I have been in my new role as data manager for a few months and one of my main tasks is adding new collections of titles into KB+. Our first priority has been Nesli2 collections. In some cases publishers kindly supply KBART files of their collection, others direct us to a title list on their website or we garner the information directly from their web pages . Once we receive the files we need to reformat them in order to upload into KB+.
Before uploading we often attempt to check the data quality. This can include comparing against a title list acquired from a different source, comparing against last years list (using the comparison basket feature in KB+), checking for known title cessations or transfers. We are currently using tools such as SunCat to help with the data verification but are looking to other services and collaboration with international services to ensure consistency and accuracy. Depending on the outcome of these checks we are then faced with how best to resolve any found issues, such as title misspellings, incorrectly assigned DOIs, incorrect ISSNs before this data is loaded into KB+.

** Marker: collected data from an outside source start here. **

**src/rtl/ram_bus_master_pkg.sv**
```systemverilog
// Shared types and defaults for the TestRam bus master: FSM state encoding and width defaults.
package ram_bus_master_pkg;

  localparam int unsigned ADDR_WIDTH_DEF = 16;
  localparam int unsigned DATA_WIDTH_DEF = 8;
  localparam int unsigned TIMEOUT_DEF    = 255;
  localparam int unsigned TIMER_WIDTH    = 8;

  typedef enum logic [2:0] {
    ST_IDLE     = 3'd0,
    ST_ISSUE_LO = 3'd1,
    ST_WAIT_LO  = 3'd2,
    ST_ISSUE_HI = 3'd3,
    ST_WAIT_HI  = 3'd4,
    ST_RESP     = 3'd5
  } state_t;

endpackage

```
**src/rtl/ram_bus_master_if.sv**
```systemverilog
// CPU request/response and TestRam signals of the bus master, with both-side views.
interface ram_bus_master_if #(
  parameter int unsigned ADDR_WIDTH = ram_bus_master_pkg::ADDR_WIDTH_DEF,
  parameter int unsigned DATA_WIDTH = ram_bus_master_pkg::DATA_WIDTH_DEF
);

  logic                    req_valid;
  logic                    req_ready;
  logic                    req_we;
  logic                    req_wide;
  logic [ADDR_WIDTH-1:0]   req_addr;
  logic [2*DATA_WIDTH-1:0] req_wdata;

  logic                    rsp_valid;
  logic                    rsp_ready;
  logic [2*DATA_WIDTH-1:0] rsp_rdata;
  logic                    rsp_err;

  logic                    ram_we;
  logic [ADDR_WIDTH-1:0]   ram_addr;
  logic [DATA_WIDTH-1:0]   ram_wdata;
  logic [DATA_WIDTH-1:0]   ram_rdata;
  logic                    ram_ready;

  modport master (
    input  req_valid, req_we, req_wide, req_addr, req_wdata, rsp_ready, ram_rdata, ram_ready,
    output req_ready, rsp_valid, rsp_rdata, rsp_err, ram_we, ram_addr, ram_wdata
  );

  modport slave (
    output req_valid, req_we, req_wide, req_addr, req_wdata, rsp_ready, ram_rdata, ram_ready,
    input  req_ready, rsp_valid, rsp_rdata, rsp_err, ram_we, ram_addr, ram_wdata
  );

endinterface

```
**src/rtl/ram_bus_master_access_timer.sv**
```systemverilog
// Per-byte WAIT timer: 8-bit counter with clear/enable and a terminal-count flag.
module ram_bus_master_access_timer
  import ram_bus_master_pkg::*;
#(
  parameter int unsigned TIMEOUT_CYCLES = TIMEOUT_DEF
) (
  input  logic clk,
  input  logic rst,
  input  logic clr,
  input  logic en,
  output logic tc_c
);

  logic [TIMER_WIDTH-1:0] count;

  always_ff @(posedge clk or negedge rst) begin
    if (!rst) begin
      count <= '0;
    end else if (clr) begin
      count <= '0;
    end else if (en) begin
      count <= count + TIMER_WIDTH'(1);
    end
  end

  // High when one more enabled cycle brings the count to TIMEOUT_CYCLES.
  assign tc_c = (count == TIMER_WIDTH'(TIMEOUT_CYCLES - 1));

endmodule

```
**src/rtl/ram_bus_master.sv**
```systemverilog
// TestRam initiator: turns byte/16-bit CPU requests into one or two byte accesses
// and returns a single response, aborting with rsp_err if data_ready never comes.
module ram_bus_master
  import ram_bus_master_pkg::*;
#(
  parameter int unsigned ADDR_WIDTH     = ADDR_WIDTH_DEF,
  parameter int unsigned DATA_WIDTH     = DATA_WIDTH_DEF,
  parameter int unsigned TIMEOUT_CYCLES = TIMEOUT_DEF
) (
  input logic               clk,
  input logic               rst,
  ram_bus_master_if.master  bus
);

  localparam int unsigned RDW = 2 * DATA_WIDTH;

  state_t                  state_q, state_d;
  logic                    we_q, we_d;
  logic                    wide_q, wide_d;
  logic [ADDR_WIDTH-1:0]   addr_q, addr_d;
  logic [RDW-1:0]          wdata_q, wdata_d;

  logic                    req_ready_q, req_ready_d;
  logic                    rsp_valid_q, rsp_valid_d;
  logic [RDW-1:0]          rsp_rdata_q, rsp_rdata_d;
  logic                    rsp_err_q, rsp_err_d;
  logic                    ram_we_q, ram_we_d;
  logic [ADDR_WIDTH-1:0]   ram_addr_q, ram_addr_d;
  logic [DATA_WIDTH-1:0]   ram_wdata_q, ram_wdata_d;

  logic                    timer_clr;
  logic                    timer_en;
  logic                    timer_tc_c;

  ram_bus_master_access_timer #(
    .TIMEOUT_CYCLES (TIMEOUT_CYCLES)
  ) u_timer (
    .clk  (clk),
    .rst  (rst),
    .clr  (timer_clr),
    .en   (timer_en),
    .tc_c (timer_tc_c)
  );

  // State and registered outputs.
  always_ff @(posedge clk or negedge rst) begin
    if (!rst) begin
      state_q     <= ST_IDLE;
      we_q        <= 1'b0;
      wide_q      <= 1'b0;
      addr_q      <= '0;
      wdata_q     <= '0;
      req_ready_q <= 1'b0;
      rsp_valid_q <= 1'b0;
      rsp_rdata_q <= '0;
      rsp_err_q   <= 1'b0;
      ram_we_q    <= 1'b0;
      ram_addr_q  <= '0;
      ram_wdata_q <= '0;
    end else begin
      state_q     <= state_d;
      we_q        <= we_d;
      wide_q      <= wide_d;
      addr_q      <= addr_d;
      wdata_q     <= wdata_d;
      req_ready_q <= req_ready_d;
      rsp_valid_q <= rsp_valid_d;
      rsp_rdata_q <= rsp_rdata_d;
      rsp_err_q   <= rsp_err_d;
      ram_we_q    <= ram_we_d;
      ram_addr_q  <= ram_addr_d;
      ram_wdata_q <= ram_wdata_d;
    end
  end

  // Next state and next register values; RAM drive changes on entry to an ISSUE state.
  always_comb begin
    state_d     = state_q;
    we_d        = we_q;
    wide_d      = wide_q;
    addr_d      = addr_q;
    wdata_d     = wdata_q;
    rsp_valid_d = rsp_valid_q;
    rsp_rdata_d = rsp_rdata_q;
    rsp_err_d   = rsp_err_q;
    ram_we_d    = ram_we_q;
    ram_addr_d  = ram_addr_q;
    ram_wdata_d = ram_wdata_q;
    timer_clr   = 1'b0;
    timer_en    = 1'b0;

    unique case (state_q)
      ST_IDLE: begin
        if (bus.req_valid && req_ready_q) begin
          we_d        = bus.req_we;
          wide_d      = bus.req_wide;
          addr_d      = bus.req_addr;
          wdata_d     = bus.req_wdata;
          ram_we_d    = bus.req_we;
          ram_addr_d  = bus.req_addr;
          ram_wdata_d = bus.req_wdata[DATA_WIDTH-1:0];
          rsp_rdata_d = '0;
          rsp_err_d   = 1'b0;
          state_d     = ST_ISSUE_LO;
        end
      end

      ST_ISSUE_LO: begin
        timer_clr = 1'b1;
        state_d   = ST_WAIT_LO;
      end

      ST_ISSUE_HI: begin
        timer_clr = 1'b1;
        state_d   = ST_WAIT_HI;
      end

      ST_WAIT_LO, ST_WAIT_HI: begin
        if (bus.ram_ready) begin
          ram_we_d = 1'b0;
          if (!we_q) begin
            if (state_q == ST_WAIT_HI) begin
              rsp_rdata_d[DATA_WIDTH +: DATA_WIDTH] = bus.ram_rdata;
            end else begin
              rsp_rdata_d[DATA_WIDTH-1:0] = bus.ram_rdata;
            end
          end
          if (state_q == ST_WAIT_LO && wide_q) begin
            // addr+1 wraps naturally at the address width.
            ram_addr_d  = addr_q + ADDR_WIDTH'(1);
            ram_wdata_d = wdata_q[DATA_WIDTH +: DATA_WIDTH];
            ram_we_d    = we_q;
            state_d     = ST_ISSUE_HI;
          end else begin
            rsp_valid_d = 1'b1;
            state_d     = ST_RESP;
          end
        end else begin
          timer_en = 1'b1;
          if (timer_tc_c) begin
            ram_we_d    = 1'b0;
            rsp_err_d   = 1'b1;
            rsp_valid_d = 1'b1;
            state_d     = ST_RESP;
          end
        end
      end

      ST_RESP: begin
        if (bus.rsp_ready) begin
          rsp_valid_d = 1'b0;
          state_d     = ST_IDLE;
        end
      end

      default: begin
        state_d = ST_IDLE;
      end
    endcase

    req_ready_d = (state_d == ST_IDLE);
  end

  assign bus.req_ready = req_ready_q;
  assign bus.rsp_valid = rsp_valid_q;
  assign bus.rsp_rdata = rsp_rdata_q;
  assign bus.rsp_err   = rsp_err_q;
  assign bus.ram_we    = ram_we_q;
  assign bus.ram_addr  = ram_addr_q;
  assign bus.ram_wdata = ram_wdata_q;

endmodule

```
**src/flat_wrapper.sv**
```systemverilog
// flat-port wrapper written by rule: the top's interface ports become plain ports
module ram_bus_master_flat import ram_bus_master_pkg::*;
#(
  parameter int unsigned ADDR_WIDTH     = ADDR_WIDTH_DEF,
  parameter int unsigned DATA_WIDTH     = DATA_WIDTH_DEF,
  parameter int unsigned TIMEOUT_CYCLES = TIMEOUT_DEF
)
  (clk, rst, bus_req_valid, bus_req_we, bus_req_wide, bus_req_addr, bus_req_wdata, bus_rsp_ready, bus_ram_rdata, bus_ram_ready, bus_req_ready, bus_rsp_valid, bus_rsp_rdata, bus_rsp_err, bus_ram_we, bus_ram_addr, bus_ram_wdata);
  ram_bus_master_if #(.ADDR_WIDTH(ADDR_WIDTH), .DATA_WIDTH(DATA_WIDTH)) bus_i ();
  input logic clk;
  input logic rst;
  input wire logic [$bits(bus_i.req_valid)-1:0] bus_req_valid;
  input wire logic [$bits(bus_i.req_we)-1:0] bus_req_we;
  input wire logic [$bits(bus_i.req_wide)-1:0] bus_req_wide;
  input wire logic [$bits(bus_i.req_addr)-1:0] bus_req_addr;
  input wire logic [$bits(bus_i.req_wdata)-1:0] bus_req_wdata;
  input wire logic [$bits(bus_i.rsp_ready)-1:0] bus_rsp_ready;
  input wire logic [$bits(bus_i.ram_rdata)-1:0] bus_ram_rdata;
  input wire logic [$bits(bus_i.ram_ready)-1:0] bus_ram_ready;
  output wire logic [$bits(bus_i.req_ready)-1:0] bus_req_ready;
  output wire logic [$bits(bus_i.rsp_valid)-1:0] bus_rsp_valid;
  output wire logic [$bits(bus_i.rsp_rdata)-1:0] bus_rsp_rdata;
  output wire logic [$bits(bus_i.rsp_err)-1:0] bus_rsp_err;
  output wire logic [$bits(bus_i.ram_we)-1:0] bus_ram_we;
  output wire logic [$bits(bus_i.ram_addr)-1:0] bus_ram_addr;
  output wire logic [$bits(bus_i.ram_wdata)-1:0] bus_ram_wdata;
  assign bus_i.req_valid = bus_req_valid;
  assign bus_i.req_we = bus_req_we;
  assign bus_i.req_wide = bus_req_wide;
  assign bus_i.req_addr = bus_req_addr;
  assign bus_i.req_wdata = bus_req_wdata;
  assign bus_i.rsp_ready = bus_rsp_ready;
  assign bus_i.ram_rdata = bus_ram_rdata;
  assign bus_i.ram_ready = bus_ram_ready;
  assign bus_req_ready = bus_i.req_ready;
  assign bus_rsp_valid = bus_i.rsp_valid;
  assign bus_rsp_rdata = bus_i.rsp_rdata;
  assign bus_rsp_err = bus_i.rsp_err;
  assign bus_ram_we = bus_i.ram_we;
  assign bus_ram_addr = bus_i.ram_addr;
  assign bus_ram_wdata = bus_i.ram_wdata;
  ram_bus_master #(.ADDR_WIDTH(ADDR_WIDTH), .DATA_WIDTH(DATA_WIDTH), .TIMEOUT_CYCLES(TIMEOUT_CYCLES)) u_core (.clk(clk), .rst(rst), .bus(bus_i));
endmodule
```
**config.mk**
```make
export PLATFORM = sky130hd
export DESIGN_NAME = ram_bus_master_flat
export DESIGN_NICKNAME = d
export VERILOG_FILES = /design/src/rtl/ram_bus_master_pkg.sv /design/src/rtl/ram_bus_master_if.sv /design/src/rtl/ram_bus_master_access_timer.sv /design/src/rtl/ram_bus_master.sv /design/src/flat_wrapper.sv
export SDC_FILE = /design/constraint.sdc
export NUM_CORES = 1
export LEC_CHECK = 0
export ABC_CLOCK_PERIOD_IN_PS = 2980
export CAP_MARGIN = 20
export CORE_UTILIZATION = 45
export DETAILED_ROUTE_END_ITERATION = 7
export GPL_TIMING_DRIVEN = 0
export PLACE_DENSITY_LB_ADDON = 0.15
export SYNTH_ARGS = -nofsm -noshare
export SYNTH_HDL_FRONTEND = slang
export SYNTH_SLANG_ARGS = --single-unit
```
**constraint.sdc**
```tcl
create_clock -name clk -period 2.98 [get_ports clk]
set_input_delay 0.596 -clock clk [delete_from_list [all_inputs] [get_ports clk]]
set_output_delay 0.596 -clock clk [all_outputs]
set_load 0.02 [all_outputs]
```
==> impl_metrics.env <==
export IMPL_period_minus_slack_ns=2.253
export IMPL_finalHoldViolations=0
export IMPL_initial_core_util_pct=46.98
export IMPL_synth_cell_types=39
export IMPL_finalPower_uw=5324
export IMPL_layout_common_cells="clkdlybuf4s50_1 (89), dfrtp_1 (81), nand2_1 (47)"
export IMPL_crit_fanout=10
export IMPL_gp_congestion=0.8374
export IMPL_syn_avg_cell_area_sq_um=10.45
export IMPL_drtIter0Drc=97
export IMPL_syn_instance_count=373
export IMPL_worstSkewPairLatency_ns=0.35
export IMPL_nets=525
export IMPL_wire_per_inst_um=15.64
export IMPL_hold_ws_ns=0.1165
export IMPL_syn_nets=423
export IMPL_vias=3187
export IMPL_cts_tree="done"
export IMPL_clock_skew_ns=0.009854
export IMPL_cp_arrival_ns=2.48
export IMPL_post_cts_resized=0
export IMPL_timing_fmax_mhz=443.8
export IMPL_status="finished, final reports clean"
export IMPL_cts_made_buffers=9
export IMPL_grt_pass1_wl_um=14840
export IMPL_startpoint_type="input pin"
export IMPL_grt_ovfl_total=0
export IMPL_cts_buffer_depth=2
export IMPL_n_antenna_cell=0
export IMPL_worst_pin_slew_ns=0.7229
export IMPL_place_area_sq_mm=0.004956
export IMPL_clk_pin_slew_worst_paths_ns=0.08
export IMPL_fin_area_sq_mm=0.005200
export IMPL_ys_ff_latch=81
export IMPL_worst_setup_path_type="in -> reg"
export IMPL_clockRootBuffer="clkbuf_8"
export IMPL_dp_final_hpwl_um=6550
export IMPL_drc_errors=0
export IMPL_die_w_um=95.08
export IMPL_die_area_sq_mm=0.009040
export IMPL_r2r_start="u_core.state_q[1]$_DFF_PN0_"
export IMPL_finalCritPeriodShare_pct=75.61
export IMPL_viasPerCell=5.448
export IMPL_postCtsSetupBuffers=0
export IMPL_setup_viol=0
export IMPL_io_pins=91
export IMPL_netlist_area_sq_mm=0.003899
export IMPL_rsz0062_at_grt="false"
export IMPL_ys_seq_area_share_pct=51.99
export IMPL_final_common_cell="clkdlybuf4s50_1"
export IMPL_ant_nets=0
export IMPL_leakage_uw=0.002192
export IMPL_core_area_sq_mm=0.008299
export IMPL_fill_cells=717
export IMPL_first_global_vias=3096
export IMPL_antenna_found_initial=0
export IMPL_die_h_um=95.08
export IMPL_area_delta_synth_final_pct=33.38
export IMPL_cellPowerDensity_mw_per_mm2=1024
export IMPL_r2r_cells=4
export IMPL_grt_max_degree=65
export IMPL_cts_sinks=81
export IMPL_io_buffers=90
export IMPL_hold_buffers=0
export IMPL_worst_setup_path_end_kind="flip-flop"
export IMPL_grt_use_total_pct=21.38
export IMPL_ir_drop_mv=0.4158
export IMPL_cap_violations=0
export IMPL_cp_required_ns=3.21
export IMPL_synth_warnings=0
export IMPL_rows=33
export IMPL_max_slew_margin_pct=51.45
export IMPL_wl_um=9151
export IMPL_first_pass_iters=4
export IMPL_htreeDepth=3
export IMPL_r2r_end="u_core.addr_q[2]$_DFFE_PN0P_"
export IMPL_hp_class="in -> async"
export IMPL_drive_gt1_share_pct=11.67
export IMPL_drv_slew=0
export IMPL_regToRegSetupSlack_ns=0.91
==> routing by layer <==
metal | vias to the layer above | global-route usage (%) | part of all wire [%]
li1 | 1523 | - | -
met1 | 1567 | 27.54 | 45
met2 | 86 | 35.24 | 48
met3 | 11 | 5.263 | 6.1
met4 | 0 | 7.071 | 1.5
met5 | - | 0 | 0
==> Yosys cell counts (all sizes together) <==
library cell / n / share of area, %
a21oi: 16 / 2.1
inv: 3 / 0.29
nor4: 4 / 1.4
o21ai: 40 / 5.1
xor2: 11 / 2.5
or3: 1 / 0.16
nand4: 6 / 0.96
ha: 3 / 0.96
nor2: 31 / 3.0
a2bb2oi: 1 / 0.22
nor2b: 2 / 0.32
o31ai: 4 / 0.77
a32o: 9 / 2.3
buf: 10 / 1.5
mux2i: 13 / 3.3
o211ai: 1 / 0.19
a21o: 2 / 0.38
a31oi: 1 / 0.16
a22oi: 8 / 1.5
mux2: 26 / 7.5
o21a: 1 / 0.19
o2111ai: 4 / 0.90
nand2: 47 / 4.5
o21ba: 1 / 0.26
nor3: 3 / 0.38
or2: 1 / 0.16
clkbuf: 10 / 0.96
and3: 3 / 0.48
nor4b: 1 / 0.38
nand2b: 10 / 1.6
xnor2: 8 / 1.8
nand3: 8 / 1.0
and2: 1 / 0.16
a22o: 2 / 0.45
dfrtp: 81 / 52
==> worst max-delay path, stage by stage <==
cell and delay, ns:
clkdlybuf4s50_1 0.50, nand2_1 0.13, nor4_4 0.57, buf_4 0.32
mux2_2 0.35
==> through the flow <==
stage / setup WS (ns) / setup TNS (ns) / cells / util (%)
final: 0.7268 / 0 / 585 / 62.66
after global routing: 0.6110 / 0 / 585 / 62.66
after CTS: 0.6911 / 0 / 585 / 62.66
after floorplan: 1.208 / 0 / 373 / -
after global placement: -1.596 / -128.83 / 568 / 59.41
after detailed placement: 0.3236 / 0 / 569 / 59.72
==> final cells by class <==
class	count	area (sq um)	share of cell area [%]
flip-flops and latches	81	2027	38.98
clock inverters	5	102.6	1.973
multi-input cells	269	1763	33.90
inverters	3	11.26	0.2166
plain buffers	20	97.59	1.877
repair buffers	91	925.9	17.81
well taps	105	131.4	2.526
clock buffers	11	141.4	2.719
==> state kept, by name (all words and copies together), names as in the netlist, 3 cells and up <==
name                  cells
u_core.bus.ram_addr      16
u_core.bus.ram_wdata      8
u_core.u_timer.count      8
u_core.bus.rsp_rdata     16
u_core.state_q            3
u_core.addr_q            16
u_core.wdata_q            8
==> cell families after synthesis <==
| logic type | share of synthesized area [%] |
|---|---|
| muxes | 10.85 |
| DFF | 51.99 |
| and+or+nand+nor | 14.57 |
| adders and majority gates | 0.9629 |
| AOI/OAI and AO/OA | 14.57 |
| xor gates and xnor gates | 4.268 |
| buffers and inverters | 2.792 |
==> where the power goes <==
group / leakage (uW) / internal [uW] / total (uW) / switching, uW
sequential: 0.00102 / 1570 / 1910 / 349
combinational: 0.00105 / 1150 / 2450 / 1290
clock: 0.000120 / 579 / 965 / 386
total: 0.00219 / 3290 / 5320 / 2030
==> worst max path at each step <==
stage,start,to,cells after the start
after CTS,bus_req_valid,u_core.addr_q[2]$_DFFE_PN0P_,5
after global placement,rst,u_core.wdata_q[10]$_DFFE_PN0P_,1
final,bus_req_valid,u_core.addr_q[2]$_DFFE_PN0P_,5
after global routing,bus_ram_ready,u_core.bus.ram_addr[6]$_DFFE_PN0P_,6
after detailed placement,bus_req_valid,u_core.addr_q[2]$_DFFE_PN0P_,5
after floorplan,bus_req_valid,u_core.addr_q[0]$_DFFE_PN0P_,4
(Power assumes the default switching activity.)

I have been mainly using Excel to manage and manipulate the data prior to loading into KB+ and therefore tools such as the ‘conditional formatting’ to find duplicate ISSNs have proven to be useful. I am planning investigating tools such as Google Refine to help manage this data more effectively, especially with regards to breaking down large title lists into appropriate collections and automate some standard formatting.
I am also looking forward to release 3.1 of KB+ which is looking to provide more integrated communication channels.
In working collaboratively and sharing data errors I think we can help build a good quality source of data.